Rural Women and the Uneven Process of Inclusion

September 17, 2015  • Posted in Member Projects  •  0 Comments

Tara Cookson, University of Cambridge, Department of Geography

Conditional cash transfers (CCTs) have become the world’s most popular tools for developing children’s human capital and promoting social inclusion. My research, a multi-sited institutional ethnography of Peru’s CCT “Juntos”, aims to elucidate program impacts on the poor, rural mothers who receive the transfers. Mapping connections between actors and work processes in disparate sites, I show how these articulate to organize women’s experiences.

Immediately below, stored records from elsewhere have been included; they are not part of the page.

$ cat src/rtl/hs_pkg.sv
// Shared definitions for the word serializer family: FSM state encoding and default word width.
package hs_pkg;

    typedef enum logic [1:0] {
        IDLE   = 2'd0,
        SHIFT  = 2'd1,
        PARITY = 2'd2
    } hs_state_e;

    localparam int HS_WORD_W = 8;

endpackage

$ cat src/rtl/hs_bit_counter.sv
// Loadable down-counter with zero flag; saturates at zero, shared with the matching deserializer.
module hs_bit_counter
    import hs_pkg::*;
#(
    parameter int CNT_W = 3
) (
    input  logic             clk,
    input  logic             rst,
    input  logic             load_i,
    input  logic [CNT_W-1:0] load_val_i,
    input  logic             dec_i,
    output logic             zero_o
);

    logic [CNT_W-1:0] cnt_q;
    logic [CNT_W-1:0] cnt_d;

    always_comb begin
        cnt_d = cnt_q;
        if (load_i) begin
            cnt_d = load_val_i;
        end else if (dec_i && (cnt_q != '0)) begin
            cnt_d = cnt_q - 1'b1;
        end
    end

    always_ff @(posedge clk or posedge rst) begin
        if (rst) begin
            cnt_q <= '0;
        end else begin
            cnt_q <= cnt_d;
        end
    end

    assign zero_o = (cnt_q == '0);

endmodule

$ cat src/rtl/hs_word_serializer.sv
// Parallel-to-serial converter with valid/ready on both sides and zero-bubble back-to-back words.
// Define HS_SER_PARITY_EN to append an even-parity bit after each word.
module hs_word_serializer
    import hs_pkg::*;
#(
    parameter int W         = HS_WORD_W,
    parameter int LSB_FIRST = 0
) (
    input  logic         clk,
    input  logic         rst,
    input  logic         in_valid_i,
    input  logic [W-1:0] in_data_i,
    output logic         in_ready_o,
    output logic         out_valid_o,
    output logic         out_data_o,
    input  logic         out_ready_i,
    output logic         busy_o
);

    localparam int CNT_W   = $clog2(W);
    localparam int OUT_IDX = (LSB_FIRST != 0) ? 0 : W - 1;

    hs_state_e    state_q;
    logic [W-1:0] shreg_q;
    logic         out_valid_q;
    logic         busy_q;
`ifdef HS_SER_PARITY_EN
    logic         par_q;
`endif

    logic         cnt_zero;
    logic         cnt_load;
    logic         cnt_dec;
    logic         in_hs;
    logic         out_hs;
    logic         end_beat;
    logic         cur_bit;
    logic [W-1:0] shreg_shifted;

    always_comb begin
        cur_bit = shreg_q[OUT_IDX];
        if (LSB_FIRST != 0) begin
            shreg_shifted = {1'b0, shreg_q[W-1:1]};
        end else begin
            shreg_shifted = {shreg_q[W-2:0], 1'b0};
        end
`ifdef HS_SER_PARITY_EN
        end_beat = (state_q == PARITY);
`else
        end_beat = (state_q == SHIFT) && cnt_zero;
`endif
        // Final beat of a word reopens the input in the same cycle the downstream takes it.
        in_ready_o = (state_q == IDLE) || (end_beat && out_ready_i);
        in_hs      = in_valid_i && in_ready_o;
        out_hs     = out_valid_q && out_ready_i;
        cnt_load   = in_hs;
        cnt_dec    = out_hs && (state_q == SHIFT) && !cnt_zero;
    end

    hs_bit_counter #(
        .CNT_W (CNT_W)
    ) u_bit_counter (
        .clk        (clk),
        .rst        (rst),
        .load_i     (cnt_load),
        .load_val_i (CNT_W'(W - 1)),
        .dec_i      (cnt_dec),
        .zero_o     (cnt_zero)
    );

    always_ff @(posedge clk or posedge rst) begin
        if (rst) begin
            state_q     <= IDLE;
            shreg_q     <= '0;
            out_valid_q <= 1'b0;
            busy_q      <= 1'b0;
`ifdef HS_SER_PARITY_EN
            par_q       <= 1'b0;
`endif
        end else begin
            case (state_q)
                IDLE: begin
                    if (in_hs) begin
                        shreg_q     <= in_data_i;
                        state_q     <= SHIFT;
                        out_valid_q <= 1'b1;
                        busy_q      <= 1'b1;
`ifdef HS_SER_PARITY_EN
                        par_q       <= 1'b0;
`endif
                    end
                end
                SHIFT: begin
                    if (out_hs) begin
`ifdef HS_SER_PARITY_EN
                        par_q <= par_q ^ cur_bit;
                        if (!cnt_zero) begin
                            shreg_q <= shreg_shifted;
                        end else begin
                            state_q <= PARITY;
                        end
`else
                        if (!cnt_zero) begin
                            shreg_q <= shreg_shifted;
                        end else if (in_hs) begin
                            shreg_q <= in_data_i;
                        end else begin
                            state_q     <= IDLE;
                            out_valid_q <= 1'b0;
                            busy_q      <= 1'b0;
                        end
`endif
                    end
                end
`ifdef HS_SER_PARITY_EN
                PARITY: begin
                    if (out_hs) begin
                        if (in_hs) begin
                            shreg_q <= in_data_i;
                            par_q   <= 1'b0;
                            state_q <= SHIFT;
                        end else begin
                            state_q     <= IDLE;
                            out_valid_q <= 1'b0;
                            busy_q      <= 1'b0;
                        end
                    end
                end
`endif
                default: begin
                    state_q     <= IDLE;
                    out_valid_q <= 1'b0;
                    busy_q      <= 1'b0;
                end
            endcase
        end
    end

    assign out_valid_o = out_valid_q;
    assign busy_o      = busy_q;
`ifdef HS_SER_PARITY_EN
    assign out_data_o  = (state_q == PARITY) ? par_q : cur_bit;
`else
    assign out_data_o  = cur_bit;
`endif

endmodule

$ cat config.mk
export PLATFORM = sky130hd
export DESIGN_NAME = hs_word_serializer
export DESIGN_NICKNAME = d
export VERILOG_FILES = /design/src/rtl/hs_pkg.sv /design/src/rtl/hs_bit_counter.sv /design/src/rtl/hs_word_serializer.sv
export SDC_FILE = /design/constraint.sdc
export NUM_CORES = 1
export LEC_CHECK = 0
export CORE_MARGIN = 2
export CORE_UTILIZATION = 43
export CTS_CLUSTER_DIAMETER = 50
export DETAILED_ROUTE_END_ITERATION = 10
export PLACE_DENSITY = 0.78
export SYNTH_ARGS = -nofsm -noshare
export SYNTH_HDL_FRONTEND = slang
export SYNTH_SLANG_ARGS = --single-unit
$ cat constraint.sdc
create_clock -name clk -period 1.7 [get_ports clk]
set_clock_uncertainty 0.1 [all_clocks]
set_input_delay 0.34 -clock clk [delete_from_list [all_inputs] [get_ports clk]]
set_output_delay 0.34 -clock clk [all_outputs]
set_load 0.005 [all_outputs]
# Word level (Yosys, flattened, before mapping)

Cells that the tools add are included.

Register bits after elaboration: 14
Input port bits: 12
Output and inout port bits: 4
Word-level logic and storage cells: 42

Add/subtract/negate cells: 1
Eq/ne operators: 5
Muxes and demuxes: 16
Reductions and logical operators: 16

Operator list:

| kind                  | count |
|---|---|
| $mux W8               | 3 |
| $pmux W8 S2           | 1 |
| $mux W2               | 4 |
| $ne A2 B2 Y1 const B  | 4 |
| $logic_and A1 B1 Y1   | 7 |
| $mux W3               | 2 |
| $mux W1               | 4 |
| $pmux W2 S2           | 1 |
| $reduce_and A4 Y1     | 1 |
| $reduce_bool A2 Y1    | 2 |
| $logic_not A3 Y1      | 1 |
| $reduce_bool A3 Y1    | 1 |
| $sub A3 B1 Y3 const B | 1 |
| $eq A2 B1 Y1 const B  | 1 |
| $logic_not A2 Y1      | 1 |
| $pmux W1 S2           | 1 |
| $reduce_and A2 Y1     | 1 |
| $logic_not A1 Y1      | 1 |
| $logic_or A1 B1 Y1    | 1 |

# Longest topological paths before layout

Gate-level depths: netlist (run 1).

Word-level depth: 9
Mapped depth: 7
Mapped depth without buffers: 5

# By module

Synthesis (run 1) repeated with hierarchy kept, for this count alone.

Cells, all modules: 92
Area total of the unflattened synthesis: 850.8 um2

Modules (own cells, without submodules):

| module             | instances | cells each | area each (um2) | seq. area each (um2) |
|---|---|---|---|---|
| hs_word_serializer | 1         | 72         | 656.9           | 225.2 |
| hs_bit_counter     | 1         | 20         | 193.9           | 75.1 |

# Worst setup path before layout (run 1)

No wires, ideal clock.

Path kind: register to register
Start: reg u_bit_counter.cnt_q[0]
End: reg shreg_q[1]
Library setup time: 104 ps
Arrival: 1,405 ps
Required time: 1,496 ps
Slack: 91 ps
Cell stages (with the launch flop): 6
Path buffers: 0
Clock period less this slack: 1,609 ps
Cell sequence: dfrtp_1 -> inv_1 -> ha_1 -> nor2b_1 -> a211o_1 -> a221oi_1

Word-level cells in the longest chain between the ends: 9

RTL lines:

| what                     | line                      | RTL |
|---|---|---|
| start: declaration       | hs_bit_counter.sv:15      | `logic [CNT_W-1:0] cnt_q;` |
| start signal: assignment | hs_bit_counter.sv:31      | `cnt_q <= cnt_d;` |
| $logic_not A3 Y1 (*)     | hs_bit_counter.sv:35      | `assign zero_o = (cnt_q == '0);` |
| $logic_and A1 B1 Y1      | hs_word_serializer.sv:50  | `end_beat = (state_q == SHIFT) && cnt_zero;` |
| $logic_and A1 B1 Y1      | hs_word_serializer.sv:53  | `in_ready_o = (state_q == IDLE) \|\| (end_beat && out_ready_i);` |
| $logic_or A1 B1 Y1       | hs_word_serializer.sv:53  |  |
| $logic_and A1 B1 Y1      | hs_word_serializer.sv:54  | `in_hs = in_valid_i && in_ready_o;` |
| $mux W8                  | n/a                       |  |
| $mux W8                  | hs_word_serializer.sv:103 | `if (!cnt_zero) begin` |
| $mux W8                  | hs_word_serializer.sv:94  | `if (out_hs) begin` |
| $pmux W8 S2 (*)          | hs_word_serializer.sv:81  | `case (state_q)` |
| end signal: assignment   | hs_word_serializer.sv:84  | `shreg_q <= in_data_i;` |
| end signal: assignment   | hs_word_serializer.sv:104 | `shreg_q <= shreg_shifted;` |
| end signal: assignment   | hs_word_serializer.sv:106 | `shreg_q <= in_data_i;` |
| end: declaration         | hs_word_serializer.sv:24  | `logic [W-1:0] shreg_q;` |

Mark *: on every way between the ends. The rest lies on a longest branch, timed or not. The select of a mux whose other input is x is not followed.
A chain may end at the register's enable or synchronous reset.

# Worst setup path after layout (run 1)

Start: reg u_bit_counter.cnt_q[0]
End: out in_ready_o

Word-level cells in the longest chain between the ends: 4

RTL lines:

| what                | line                     | RTL |
|---|---|---|
| $logic_not A3 Y1    | hs_bit_counter.sv:35     |  |
| $logic_and A1 B1 Y1 | hs_word_serializer.sv:50 |  |
| $logic_and A1 B1 Y1 | hs_word_serializer.sv:53 |  |
| $logic_or A1 B1 Y1  | hs_word_serializer.sv:53 |  |
| end: declaration    | hs_word_serializer.sv:13 | `output logic in_ready_o,` |

No other way between the ends.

Bringing together feminist political economy, development, and social policy literatures, I argue that Juntos excludes already marginalized women by reproducing inequalities based on gender, class, ethnicity, and geography. Juntos’ substantive mission, grounded in rights and access to quality services, is evacuated as administrators narrow the program’s focus onto conditionality and auditing. In implementation, I show how institutional procedures articulate with uneven development and local power relations to make low-level bureaucrats’ work more difficult. The strategies they employ to overcome challenges reproduce social hierarchies and create unjust circumstances for program beneficiaries. As a result, rather than creating circumstances in which women could meaningfully carry out the caring tasks assigned to them, the state concerns itself with controlling women’s time, and through walking and waiting, also controls their bodies.

This research has implications for CCT programs globally, and more broadly, speaks to how well-meaning social inclusion policy may come to have unintended exclusionary impacts. By analysing the institutional organization of women’s “mundane” experiences of welfare and development, I propose that it is possible to construct a nuanced critique that also advances a constructive vision of more just social policy.